(Beginning of Records for the exercise)

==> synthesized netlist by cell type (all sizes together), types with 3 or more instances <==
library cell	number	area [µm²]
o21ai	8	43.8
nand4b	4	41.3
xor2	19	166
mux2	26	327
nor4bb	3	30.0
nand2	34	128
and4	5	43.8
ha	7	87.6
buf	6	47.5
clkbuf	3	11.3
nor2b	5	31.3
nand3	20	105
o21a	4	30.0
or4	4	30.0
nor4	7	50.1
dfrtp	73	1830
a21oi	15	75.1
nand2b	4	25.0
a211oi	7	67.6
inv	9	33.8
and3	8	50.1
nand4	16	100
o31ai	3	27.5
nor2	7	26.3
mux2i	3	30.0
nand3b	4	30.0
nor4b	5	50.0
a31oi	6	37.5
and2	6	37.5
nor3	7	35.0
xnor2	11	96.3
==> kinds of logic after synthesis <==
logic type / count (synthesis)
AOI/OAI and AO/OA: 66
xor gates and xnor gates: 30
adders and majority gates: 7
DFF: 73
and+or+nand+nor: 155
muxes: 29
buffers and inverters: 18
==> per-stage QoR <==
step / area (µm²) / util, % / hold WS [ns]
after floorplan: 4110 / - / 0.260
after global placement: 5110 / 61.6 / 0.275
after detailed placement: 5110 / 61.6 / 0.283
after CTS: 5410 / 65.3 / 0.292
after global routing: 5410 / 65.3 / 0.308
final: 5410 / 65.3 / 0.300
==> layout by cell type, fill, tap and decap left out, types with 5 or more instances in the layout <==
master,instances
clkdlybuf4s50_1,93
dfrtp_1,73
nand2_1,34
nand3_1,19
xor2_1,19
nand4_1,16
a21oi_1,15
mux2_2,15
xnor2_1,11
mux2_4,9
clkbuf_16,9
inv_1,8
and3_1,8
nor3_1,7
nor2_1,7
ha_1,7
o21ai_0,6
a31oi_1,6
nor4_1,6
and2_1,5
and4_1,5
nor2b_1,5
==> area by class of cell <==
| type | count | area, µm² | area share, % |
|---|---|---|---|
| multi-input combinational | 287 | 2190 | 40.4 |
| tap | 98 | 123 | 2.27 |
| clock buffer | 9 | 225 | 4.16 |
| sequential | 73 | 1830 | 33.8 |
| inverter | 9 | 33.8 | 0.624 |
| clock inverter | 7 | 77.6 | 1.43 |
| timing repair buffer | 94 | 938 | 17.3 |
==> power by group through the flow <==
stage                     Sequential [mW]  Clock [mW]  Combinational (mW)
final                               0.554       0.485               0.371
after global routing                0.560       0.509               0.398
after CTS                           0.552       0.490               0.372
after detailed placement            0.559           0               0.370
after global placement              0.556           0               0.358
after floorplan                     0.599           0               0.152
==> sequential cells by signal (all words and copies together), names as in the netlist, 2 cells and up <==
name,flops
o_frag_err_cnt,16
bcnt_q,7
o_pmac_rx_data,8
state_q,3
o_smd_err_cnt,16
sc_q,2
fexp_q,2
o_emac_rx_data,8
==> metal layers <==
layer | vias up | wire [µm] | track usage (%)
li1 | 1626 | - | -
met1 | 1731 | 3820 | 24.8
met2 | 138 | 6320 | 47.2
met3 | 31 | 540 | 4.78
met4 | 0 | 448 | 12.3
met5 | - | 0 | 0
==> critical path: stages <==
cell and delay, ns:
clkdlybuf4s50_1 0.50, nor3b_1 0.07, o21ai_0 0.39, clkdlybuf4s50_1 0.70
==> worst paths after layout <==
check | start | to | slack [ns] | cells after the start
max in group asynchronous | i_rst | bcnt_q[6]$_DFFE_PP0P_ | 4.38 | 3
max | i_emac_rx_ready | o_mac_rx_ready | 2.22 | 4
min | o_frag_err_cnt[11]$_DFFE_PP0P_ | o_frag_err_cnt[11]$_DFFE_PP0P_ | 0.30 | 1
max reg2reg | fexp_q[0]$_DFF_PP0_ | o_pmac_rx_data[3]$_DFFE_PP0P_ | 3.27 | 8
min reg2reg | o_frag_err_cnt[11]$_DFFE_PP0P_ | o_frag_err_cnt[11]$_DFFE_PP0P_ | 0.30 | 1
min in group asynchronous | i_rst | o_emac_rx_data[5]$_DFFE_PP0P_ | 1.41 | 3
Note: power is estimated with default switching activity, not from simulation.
### src/rtl/dram_port_arbiter.sv
// Round-robin arbiter sharing the data SRAM port 0 between the core
// and the caravel Wishbone slave; each access is CMD -> SRAM edge -> RESP.
module dram_port_arbiter #(
  parameter logic [31:0] BASE_ADDR = 32'h3000_4000,
  parameter int RAM_ADDR_WIDTH_WORDS = 9
) (
  input  logic        wb_clk_i,
  input  logic        rstn,
  input  logic        wb_excl,
  input  logic        cpu_stb,
  input  logic [3:0]  cpu_we,
  input  logic [31:0] cpu_addr,
  input  logic [31:0] cpu_wdata,
  output logic [31:0] cpu_rdata,
  output logic        cpu_ack,
  output logic        cpu_err,
  input  logic        wbs_stb_i,
  input  logic        wbs_cyc_i,
  input  logic        wbs_we_i,
  input  logic [3:0]  wbs_sel_i,
  input  logic [31:0] wbs_adr_i,
  input  logic [31:0] wbs_dat_i,
  output logic        wbs_ack_o,
  output logic [31:0] wbs_dat_o,
  output logic        ram_clk0,
  output logic        ram_csb0,
  output logic        ram_web0,
  output logic [3:0]  ram_wmask0,
  output logic [RAM_ADDR_WIDTH_WORDS-1:0] ram_addr0,
  output logic [31:0] ram_din0,
  input  logic [31:0] ram_dout0
);

  localparam int AW = RAM_ADDR_WIDTH_WORDS;
  localparam logic [31:0] WIN_MASK =
    ~((32'd4 << AW) - 32'd1);

  typedef enum logic [1:0] {
    IDLE, CMD, RESP, ERR
  } state_t;

  state_t state;
  logic   last_cpu;
  logic   owner_cpu;
  logic   aborted;

  logic cpu_req;
  logic wb_req;
  logic cpu_hit;
  logic cpu_wins;
  logic serve_live;
  logic resp_ok;
  logic unused_bits;

  assign cpu_req  = cpu_stb & ~wb_excl;
  assign wb_req   = wbs_stb_i & wbs_cyc_i;
  assign cpu_hit  = (cpu_addr & WIN_MASK) == BASE_ADDR;
  // A tie goes to whoever was not granted last
  assign cpu_wins = cpu_req & (~wb_req | ~last_cpu);

  assign serve_live = owner_cpu ? cpu_stb : wb_req;

  always_ff @(posedge wb_clk_i or negedge rstn) begin
    if (!rstn) begin
      state      <= IDLE;
      last_cpu   <= 1'b0;
      owner_cpu  <= 1'b0;
      aborted    <= 1'b0;
      ram_csb0   <= 1'b1;
      ram_web0   <= 1'b1;
      ram_wmask0 <= 4'h0;
      ram_addr0  <= '0;
      ram_din0   <= 32'h0;
    end else begin
      unique case (state)
        IDLE: begin
          aborted <= 1'b0;
          if (cpu_wins) begin
            if (!cpu_hit) begin
              state <= ERR;
            end else begin
              state      <= CMD;
              owner_cpu  <= 1'b1;
              last_cpu   <= 1'b1;
              ram_csb0   <= 1'b0;
              ram_web0   <= ~|cpu_we;
              ram_wmask0 <= (|cpu_we) ? cpu_we : 4'hF;
              ram_addr0  <= cpu_addr[AW+1:2];
              ram_din0   <= cpu_wdata;
            end
          end else if (wb_req) begin
            state      <= CMD;
            owner_cpu  <= 1'b0;
            last_cpu   <= 1'b0;
            ram_csb0   <= 1'b0;
            ram_web0   <= ~wbs_we_i;
            ram_wmask0 <= wbs_we_i ? wbs_sel_i : 4'hF;
            ram_addr0  <= wbs_adr_i[AW+1:2];
            ram_din0   <= wbs_dat_i;
          end
        end
        CMD: begin
          ram_csb0 <= 1'b1;
          ram_web0 <= 1'b1;
          // Requester gave up; finish the SRAM cycle but drop the ack
          if (!serve_live) aborted <= 1'b1;
          state <= RESP;
        end
        RESP: state <= IDLE;
        ERR:  state <= IDLE;
        default: state <= IDLE;
      endcase
    end
  end

  assign resp_ok   = (state == RESP) & ~aborted & serve_live;
  assign cpu_ack   = resp_ok & owner_cpu;
  assign wbs_ack_o = resp_ok & ~owner_cpu;
  assign cpu_err   = (state == ERR);
  assign cpu_rdata = cpu_ack ? ram_dout0 : 32'h0;
  assign wbs_dat_o = wbs_ack_o ? ram_dout0 : 32'h0;
  assign ram_clk0  = wb_clk_i;

  assign unused_bits = ^{cpu_addr[1:0], wbs_adr_i[1:0],
                         wbs_adr_i[31:AW+2]};

endmodule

(End of Records for the exercise)

* To do: In the listing, find all lines with the string "synthesis" and copy them.

* Answer to the exercise:
==> kinds of logic after synthesis <==
logic type / count (synthesis)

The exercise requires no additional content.